Fernweh
Ich bin mit der Sehnsucht, woanders zu sein, aufgewachsen. In meinem Jugendzimmer hingen Plakate von Orten, an denen ich noch nie gewesen war, vor allem von großen Städten: New York, London, Los Angeles. Fernweh ist für mich die Erfahrung, sich durch die Distanz sich selbst zu nähern; dort, wo man ist, nicht sein zu wollen; sich näher sein zu wollen.
In meinem Roman „Blaue Tage“ erzähle ich davon: wie das Verlassen des Gewohnten einem die Freiheit geben kann, zu werden, wer man ist. Nachweislich verändert sich beim Reisen, im Urlaub und an fremden Orten, wie unser Gehirn arbeitet. Durch neue Einflüsse, veränderte Umgebungen, andere Sprachen und Rituale müssen wir die gewohnten Bahnen verlassen. Wie wir uns selbst sehen, was wir für uns für möglich halten, kann sich dadurch verändern – manchmal verändert es sich zwangsläufig.

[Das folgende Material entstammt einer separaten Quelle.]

### config.mk
export PLATFORM = sky130hd
export DESIGN_NAME = qfd_cmult
export DESIGN_NICKNAME = d
export VERILOG_FILES = /design/src/hdl/qfd_pkg.sv /design/src/hdl/qfd_cmult.sv
export SDC_FILE = /design/constraint.sdc
export NUM_CORES = 2
export LEC_CHECK = 0
export ABC_AREA = 1
export BUFFER_PORTS_ARGS = -buffer_cell sky130_fd_sc_hd__buf_4
export CAP_MARGIN = 20
export CORE_ASPECT_RATIO = 1.2
export CORE_MARGIN = 8
export CORE_UTILIZATION = 55
export DETAILED_ROUTE_END_ITERATION = 6
export PLACE_DENSITY = 0.71
export SLEW_MARGIN = 10
export SYNTH_ARGS = -nofsm -noshare
export SYNTH_HDL_FRONTEND = slang
export SYNTH_SLANG_ARGS = --single-unit
### constraint.sdc
create_clock -name i_clk -period 12.4 [get_ports i_clk]
set_input_delay 0.62 -clock i_clk [delete_from_list [all_inputs] [get_ports i_clk]]
set_output_delay 0.62 -clock i_clk [all_outputs]
set_load 0.03 [all_outputs]
### src/hdl/qfd_pkg.sv
// ----------------------------------------------------------------------------
// qfd_pkg: shared types and constants of the quadrature fm discriminator
// sample and angle formats, cordic arctangent table, gain reset value
// ----------------------------------------------------------------------------
package qfd_pkg;

    localparam int SAMPLE_BITS   = 16;
    localparam int CORDIC_STAGES = 16;
    localparam int ATAN_ENTRIES  = 24;
    localparam int NUM_STAGES    = (CORDIC_STAGES < ATAN_ENTRIES) ? CORDIC_STAGES : ATAN_ENTRIES;

    localparam int GAIN_BITS  = 16;
    localparam int OUT_BITS   = 16;
    localparam int ANGLE_BITS = 16;

    // complex product and cordic datapath widths
    localparam int PROD_BITS = 2 * SAMPLE_BITS;
    localparam int SUM_BITS  = PROD_BITS + 1;
    localparam int XY_BITS   = SUM_BITS + 2;
    localparam int Z_BITS    = 34;

    // angle accumulator: 2^31 is pi, output angle takes bits [31:16]
    localparam int ANG_LSB   = 16;
    localparam int SCALE_SHIFT = 15;
    localparam int MUL_BITS  = ANGLE_BITS + GAIN_BITS + 1;
    localparam int SHR_BITS  = MUL_BITS - SCALE_SHIFT;

    localparam logic [GAIN_BITS-1:0] GAIN_RESET = GAIN_BITS'(32768);

    typedef logic signed [SAMPLE_BITS-1:0] t_sample;
    typedef logic signed [PROD_BITS-1:0]   t_prod;
    typedef logic signed [SUM_BITS-1:0]    t_sum;
    typedef logic signed [XY_BITS-1:0]     t_xy;
    typedef logic signed [Z_BITS-1:0]      t_z;
    typedef logic signed [ANGLE_BITS-1:0]  t_angle;
    typedef logic [GAIN_BITS-1:0]          t_gain;
    typedef logic signed [OUT_BITS-1:0]    t_freq;

    typedef struct packed {
        t_sum re;
        t_sum im;
    } t_cplx;

    typedef struct packed {
        t_xy  x;
        t_xy  y;
        t_z   z;
        logic zero;
    } t_vec;

    localparam t_z QUARTER_TURN = t_z'(32'h4000_0000);
    localparam t_z ROUND_HALF   = t_z'(32'h0000_8000);

    // atan(2^-k), 2^31 = pi, rounded to nearest
    localparam logic [31:0] ATAN_TAB [ATAN_ENTRIES] = '{
        32'h20000000, 32'h12E4051E, 32'h09FB385B, 32'h051111D4,
        32'h028B0D43, 32'h0145D7E1, 32'h00A2F61E, 32'h00517C55,
        32'h0028BE53, 32'h00145F2F, 32'h000A2F98, 32'h000517CC,
        32'h00028BE6, 32'h000145F3, 32'h0000A2FA, 32'h0000517D,
        32'h000028BE, 32'h0000145F, 32'h00000A30, 32'h00000518,
        32'h0000028C, 32'h00000146, 32'h000000A3, 32'h00000051
    };

endpackage

### src/hdl/qfd_cmult.sv
// ----------------------------------------------------------------------------
// qfd_cmult: conjugate product front end
// multiplies the new sample by the conjugate of the previous one, two stages
// ----------------------------------------------------------------------------
module qfd_cmult (
    input  logic            i_clk,
    input  logic            i_rst_n,
    input  logic            i_en,
    input  logic            i_valid,
    input  qfd_pkg::t_sample i_i,
    input  qfd_pkg::t_sample i_q,
    output logic            o_valid,
    output qfd_pkg::t_cplx  o_prod
);
    import qfd_pkg::*;

    t_sample r_prev_i;
    t_sample r_prev_q;
    t_prod   r_ii, r_qq, r_qi, r_iq;
    logic    r_valid_mul;
    t_cplx   r_sum;
    logic    r_valid_sum;
    t_cplx   n_sum;

    // control and sample history
    always_ff @(posedge i_clk) begin
        if (!i_rst_n) begin
            r_prev_i    <= '0;
            r_prev_q    <= '0;
            r_valid_mul <= 1'b0;
            r_valid_sum <= 1'b0;
        end else if (i_en) begin
            r_valid_mul <= i_valid;
            r_valid_sum <= r_valid_mul;
            if (i_valid) begin
                r_prev_i <= i_i;
                r_prev_q <= i_q;
            end
        end
    end

    // products against previous sample
    always_ff @(posedge i_clk) begin
        if (i_en) begin
            r_ii  <= t_prod'(i_i) * t_prod'(r_prev_i);
            r_qq  <= t_prod'(i_q) * t_prod'(r_prev_q);
            r_qi  <= t_prod'(i_q) * t_prod'(r_prev_i);
            r_iq  <= t_prod'(i_i) * t_prod'(r_prev_q);
            r_sum <= n_sum;
        end
    end

    always_comb begin
        n_sum.re = t_sum'(r_ii) + t_sum'(r_qq);
        n_sum.im = t_sum'(r_qi) - t_sum'(r_iq);
    end

    assign o_valid = r_valid_sum;
    assign o_prod  = r_sum;

`ifndef SYNTHESIS
    a_prev_follows: assert property (@(posedge i_clk) disable iff (!i_rst_n)
        i_rst_n && i_en && i_valid |=> (r_prev_i == $past(i_i)) && (r_prev_q == $past(i_q)))
        else $error("previous sample not captured on transfer");
`endif
endmodule

==> results_dict.tcl <==
set metrics [dict create \
    outcome "finished clean" \
    cts-buffers-inserted 31 \
    worst_hold_slack_ns 0.4186 \
    max_slew_margin 0.2766 \
    clock_sinks 228 \
    cpMaxStageDelayCell "dfxtp_1" \
    post_cts_resized 0 \
    grt_first_pass_wirelength_um 241500 \
    critPathMaxStageDelay_ns 0.98 \
    rr_endpoint "r_ii[31]" \
    cts_tree "yes" \
    ctsRootBufferMaster "clkbuf_16" \
    layout.filler_cells 9331 \
    fp.dieArea_sq_um 110700 \
    first_global_vias 46654 \
    number_of_enable_flip_flop_cells_after_synthesis 194 \
    place_congestion 0.9546 \
    groute.usage.overall 0.2717 \
    finalSetupTns_ns 0 \
    nNetsFinal 8635 \
    wl_um 147600 \
    leakage_nw 34.92 \
    antenna_found_initial 2 \
    sequential_share_of_the_synthesized_area 0.1180 \
    worst-r2r-setup-slack_ns 5.61 \
    io_buffer_count 102 \
    min-delay-path-class "in2reg" \
    crit_type "reg2reg" \
    maxSlewViolCount 0 \
    drc_errors 0 \
    hold_buffers 0 \
    grt_setup_unrepaired "false" \
    timing.hold.worst_path_depth 3 \
    final_hold_vios 0 \
    grt_start_max_net_pins 57 \
    worst_clock_skew_ns 0.02262 \
    postSynth.asyncResetShare 0 \
    syn_nets 8727 \
    syn2layout_area_growth_pct 4.936 \
    dp_hpwl_um 118800 \
    hold_end "r_prev_q[13]" \
    number_of_synthesized_register_bits 228 \
    transition_time_at_the_pin_with_the_least_slew_margin_ns 1.079 \
    worstRegToRegCells 21 \
    vias_post_dr 44077 \
    timing.critical_path.required_ns 12.78 \
    worst_setup_path_startpoint "r_prev_i[2]" \
    route.antenna.remaining_nets 0 \
    mostFrequentLayoutCells "inv_1 (2157), nand2_1 (2076), fa_1 (1050)" \
    layout-drive-gt1-share 0.03592 \
    ys_dominant_reg_cell "edfxtp_1" \
    design.core.area_sq_um 99630 \
    crit_chain "buf_4 -> nand2_1 -> inv_1 -> fa_1 -> fa_1 -> fa_1 -> fa_1 -> fa_1 -> inv_1 -> fa_1 -> inv_1 -> ha_1 -> nand2_1 -> nor2_1 -> inv_1 -> nor3_1 -> nand2_1 -> inv_1 -> nor2_1 -> nand2_1 -> nand2_1" \
    die_x_um 305.0 \
    syn-cell-area_sq_um 55130 \
    pwr_density_cell_nw_per_um2 211.7 \
    fmax_ghz 0.1474 \
    worst-endpoint-arrival_ns 7.16 \
    drt_first_iter_violations 3552 \
    regToRegStartpoint "r_prev_i[2]" \
    dieHeight_um 362.8 \
    most_frequent_cell_on_the_critical_path "fa_1" \
    htree_levels 1 \
    initial_utilization 0.5533 \
    cap_violations 0 \
    instance_count_of_the_mapped_netlist 7249 \
    cp_max_fo 17 \
    fin_crit_sh 0.5473 \
    cts.reportedPaths.clkPinSlew_ns 0.07 \
    grt.overflow.total 0 \
    vias_per_cell 5.201 \
    buffers_inserted_by_post_cts_timing_repair 0 \
    io_pins 103 \
    max-vdd-ir-drop_mv 0.1498 \
    clock_path_buffers 3 \
    final_common_cell "inv_1" \
    first_pass_iters 6 \
    post_drt_wl_per_cell_um 17.41 \
    post_synth_cell_types 35 \
    syn_avg_cell_area_sq_um 7.605 \
    placement_rows 127 \
    synthesis.yosys.warnings 0 \
    worst_hold_startpoint "i_rst_n" \
    setup_viol_count_final 0 \
    start_kind "flop" \
    end_kind "flop" \
    clock_insertion_delay_worst_skew_ns 0.63 \
    final.min_clock_period_ns 6.786 \
]
[report_power, final]
group / total [mW] / internal [mW] / switching [mW]
combinational: 9.57 / 3.30 / 6.27
sequential: 1.73 / 1.49 / 0.235
clock: 0.953 / 0.542 / 0.411
[layer usage]
| layer | track usage | wire length, um |
|---|---|---|
| met5 | 0 | 0 |
| met4 | 0.08108 | 4054 |
| met3 | 0.03363 | 11090 |
| met2 | 0.4639 | 71210 |
| met1 | 0.3631 | 61210 |
[through the flow]
step / area, sq um / power (mW) / setup slack, ns / util / std cells
4_1_cts: 57840 / 12.29 / 5.704 / 0.5806 / 8472
3_3_place_gp: 56770 / 11.15 / 5.804 / 0.5698 / 8414
5_1_grt: 57850 / 13.61 / 5.258 / 0.5806 / 8474
2_1_floorplan: 55130 / 8.508 / 6.419 / - / 7249
6_report: 57850 / 12.25 / 5.614 / 0.5806 / 8475
3_5_place_dp: 56770 / 11.27 / 5.710 / 0.5698 / 8414
[flip-flops by register name (all words and copies together) (netlist names)]
register / cells
r_ii: 32
r_prev_q: 16
r_iq: 32
o_prod: 66
r_qi: 32
r_qq: 32
r_valid_mul: 1
r_prev_i: 16
o_valid: 1
[cell usage after synthesis, types with 7 or more instances]
master / count / area share
nor3_1: 40 / 0.0036
ha_1: 392 / 0.089
nand3_1: 203 / 0.018
xnor2_1: 12 / 0.0019
o21bai_1: 34 / 0.0046
nand2_2: 26 / 0.0030
inv_1: 2157 / 0.15
nand3_2: 7 / 0.0013
nor3_2: 9 / 0.0016
a21oi_1: 149 / 0.014
xor2_1: 95 / 0.015
nor4_1: 8 / 0.00091
nand3b_1: 13 / 0.0018
nand4_1: 56 / 0.0064
nor2_1: 315 / 0.021
fa_1: 1050 / 0.38
clkbuf_1: 242 / 0.016
nand2_1: 2076 / 0.14
edfxtp_1: 194 / 0.11
buf_1: 10 / 0.00068
nor2_2: 18 / 0.0020
o21ai_0: 79 / 0.0072
dfxtp_1: 34 / 0.012
[layout make-up]
cell class,count,area [sq um],area share
clock inverter,19,217.7,0.003763
multi-input combinational,4606,39560,0.6838
sequential,228,6518,0.1127
clock buffer,39,852.1,0.01473
tap,1290,1614,0.02790
inverter,2161,8112,0.1402
timing repair buffer,129,974.7,0.01685
antenna,3,7.507,0.0001298
[critical path, delay by kind of cell, from the launching register on]
kind,cells,cell delay [ns]
and+or+nand+nor,8,0.88
adders and majority gates,7,3.84
buffers and inverters,6,0.84
DFF,1,0.98
[worst max-delay path by stage]
stage               endpoint  slack, ns  depth (start not counted)
finish              r_ii[31]       5.61                         21
global route        r_ii[31]       5.26                         21
CTS                 r_ii[31]       5.70                         21
detailed placement  r_ii[31]       5.71                         21
global placement    r_ii[31]       5.80                         21
floorplan           r_ii[31]       6.42                         22
[cell families (layout without fill, tap and decap cells)]
logic type | after synthesis | in the layout | synth area share
adders and majority gates | 1442 | 1442 | 0.4703
DFF | 228 | 228 | 0.1180
xor gates and xnor gates | 107 | 107 | 0.01700
AOI/OAI and AO/OA | 276 | 276 | 0.02714
buffers and inverters | 2415 | 2348 | 0.1645
and+or+nand+nor | 2781 | 2781 | 0.2031
other | 0 | 3 | 0
(Power assumes the default switching activity.)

Als Jugendliche haben die Weltmetropolen wohl für mich ausgestrahlt: Hier kannst du sein, wer du wirklich bist. Es ist Platz für alles und jeden, und du wirst hier nie damit allein sein. Mittlerweile richtet sich mein Fernweh eher auf die Natur: besonders auf das Meer. Weit schauen können, Klarheit um mich haben, wird immer mehr zu einer Sehnsucht, die sich in meinem, vielleicht unser aller Alltag selten stillt.

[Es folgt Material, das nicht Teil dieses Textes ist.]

**src/hdl/qfd_pkg.sv**
```systemverilog
// ----------------------------------------------------------------------------
// qfd_pkg: shared types and constants of the quadrature fm discriminator
// sample and angle formats, cordic arctangent table, gain reset value
// ----------------------------------------------------------------------------
package qfd_pkg;

    localparam int SAMPLE_BITS   = 16;
    localparam int CORDIC_STAGES = 16;
    localparam int ATAN_ENTRIES  = 24;
    localparam int NUM_STAGES    = (CORDIC_STAGES < ATAN_ENTRIES) ? CORDIC_STAGES : ATAN_ENTRIES;

    localparam int GAIN_BITS  = 16;
    localparam int OUT_BITS   = 16;
    localparam int ANGLE_BITS = 16;

    // complex product and cordic datapath widths
    localparam int PROD_BITS = 2 * SAMPLE_BITS;
    localparam int SUM_BITS  = PROD_BITS + 1;
    localparam int XY_BITS   = SUM_BITS + 2;
    localparam int Z_BITS    = 34;

    // angle accumulator: 2^31 is pi, output angle takes bits [31:16]
    localparam int ANG_LSB   = 16;
    localparam int SCALE_SHIFT = 15;
    localparam int MUL_BITS  = ANGLE_BITS + GAIN_BITS + 1;
    localparam int SHR_BITS  = MUL_BITS - SCALE_SHIFT;

    localparam logic [GAIN_BITS-1:0] GAIN_RESET = GAIN_BITS'(32768);

    typedef logic signed [SAMPLE_BITS-1:0] t_sample;
    typedef logic signed [PROD_BITS-1:0]   t_prod;
    typedef logic signed [SUM_BITS-1:0]    t_sum;
    typedef logic signed [XY_BITS-1:0]     t_xy;
    typedef logic signed [Z_BITS-1:0]      t_z;
    typedef logic signed [ANGLE_BITS-1:0]  t_angle;
    typedef logic [GAIN_BITS-1:0]          t_gain;
    typedef logic signed [OUT_BITS-1:0]    t_freq;

    typedef struct packed {
        t_sum re;
        t_sum im;
    } t_cplx;

    typedef struct packed {
        t_xy  x;
        t_xy  y;
        t_z   z;
        logic zero;
    } t_vec;

    localparam t_z QUARTER_TURN = t_z'(32'h4000_0000);
    localparam t_z ROUND_HALF   = t_z'(32'h0000_8000);

    // atan(2^-k), 2^31 = pi, rounded to nearest
    localparam logic [31:0] ATAN_TAB [ATAN_ENTRIES] = '{
        32'h20000000, 32'h12E4051E, 32'h09FB385B, 32'h051111D4,
        32'h028B0D43, 32'h0145D7E1, 32'h00A2F61E, 32'h00517C55,
        32'h0028BE53, 32'h00145F2F, 32'h000A2F98, 32'h000517CC,
        32'h00028BE6, 32'h000145F3, 32'h0000A2FA, 32'h0000517D,
        32'h000028BE, 32'h0000145F, 32'h00000A30, 32'h00000518,
        32'h0000028C, 32'h00000146, 32'h000000A3, 32'h00000051
    };

endpackage

```
**src/hdl/qfd_scale.sv**
```systemverilog
// ----------------------------------------------------------------------------
// qfd_scale: angle rounding and gain scaling
// rounds the cordic angle to 16 bits, multiplies by the gain, saturates
// ----------------------------------------------------------------------------
module qfd_scale (
    input  logic           i_clk,
    input  logic           i_rst_n,
    input  logic           i_en,
    input  logic           i_valid,
    input  qfd_pkg::t_vec  i_vec,
    input  qfd_pkg::t_gain i_gain,
    output logic           o_valid,
    output qfd_pkg::t_freq o_freq
);
    import qfd_pkg::*;

    localparam logic signed [SHR_BITS-1:0] SAT_HI = SHR_BITS'(32767);
    localparam logic signed [SHR_BITS-1:0] SAT_LO = -SHR_BITS'(32768);

    t_angle r_ang;
    logic   r_valid_ang;
    logic signed [MUL_BITS-1:0] r_mul;
    logic   r_valid_mul;
    t_freq  r_out;
    logic   r_valid_out;

    t_z     z_rnd;
    t_angle n_ang;
    logic signed [SHR_BITS-1:0] shr;
    t_freq  n_out;

    always_comb begin
        z_rnd = i_vec.z + ROUND_HALF;
        n_ang = i_vec.zero ? '0 : t_angle'(z_rnd[ANG_LSB +: ANGLE_BITS]);
    end

    // floor shift and clamp to the output range
    always_comb begin
        shr = SHR_BITS'(r_mul >>> SCALE_SHIFT);
        priority if (shr > SAT_HI) begin
            n_out = t_freq'(SAT_HI);
        end else if (shr < SAT_LO) begin
            n_out = t_freq'(SAT_LO);
        end else begin
            n_out = t_freq'(shr);
        end
    end

    always_ff @(posedge i_clk) begin
        if (!i_rst_n) begin
            r_valid_ang <= 1'b0;
            r_valid_mul <= 1'b0;
            r_valid_out <= 1'b0;
        end else if (i_en) begin
            r_valid_ang <= i_valid;
            r_valid_mul <= r_valid_ang;
            r_valid_out <= r_valid_mul;
        end
    end

    always_ff @(posedge i_clk) begin
        if (i_en) begin
            r_ang <= n_ang;
            r_mul <= MUL_BITS'(r_ang) * $signed({1'b0, i_gain});
            r_out <= n_out;
        end
    end

    assign o_valid = r_valid_out;
    assign o_freq  = r_out;

`ifndef SYNTHESIS
    a_zero_product: assert property (@(posedge i_clk) disable iff (!i_rst_n)
        i_rst_n && i_en && r_valid_mul && (r_mul == '0) |=> (r_out == '0))
        else $error("zero scaled angle gives nonzero output");
`endif
endmodule

```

Die Farbe Blau kommt in der Natur vor, steht für Wasser und Luft, Himmel und Meer. Sie steht für Weite und Freiheit, aber auch für das Melancholische – alles, was auch hätte sein können, aber nicht ist. Alles, was nie ergründet werden kann. Wenn Fernweh eine Farbe hätte, dann wäre es sicherlich blau.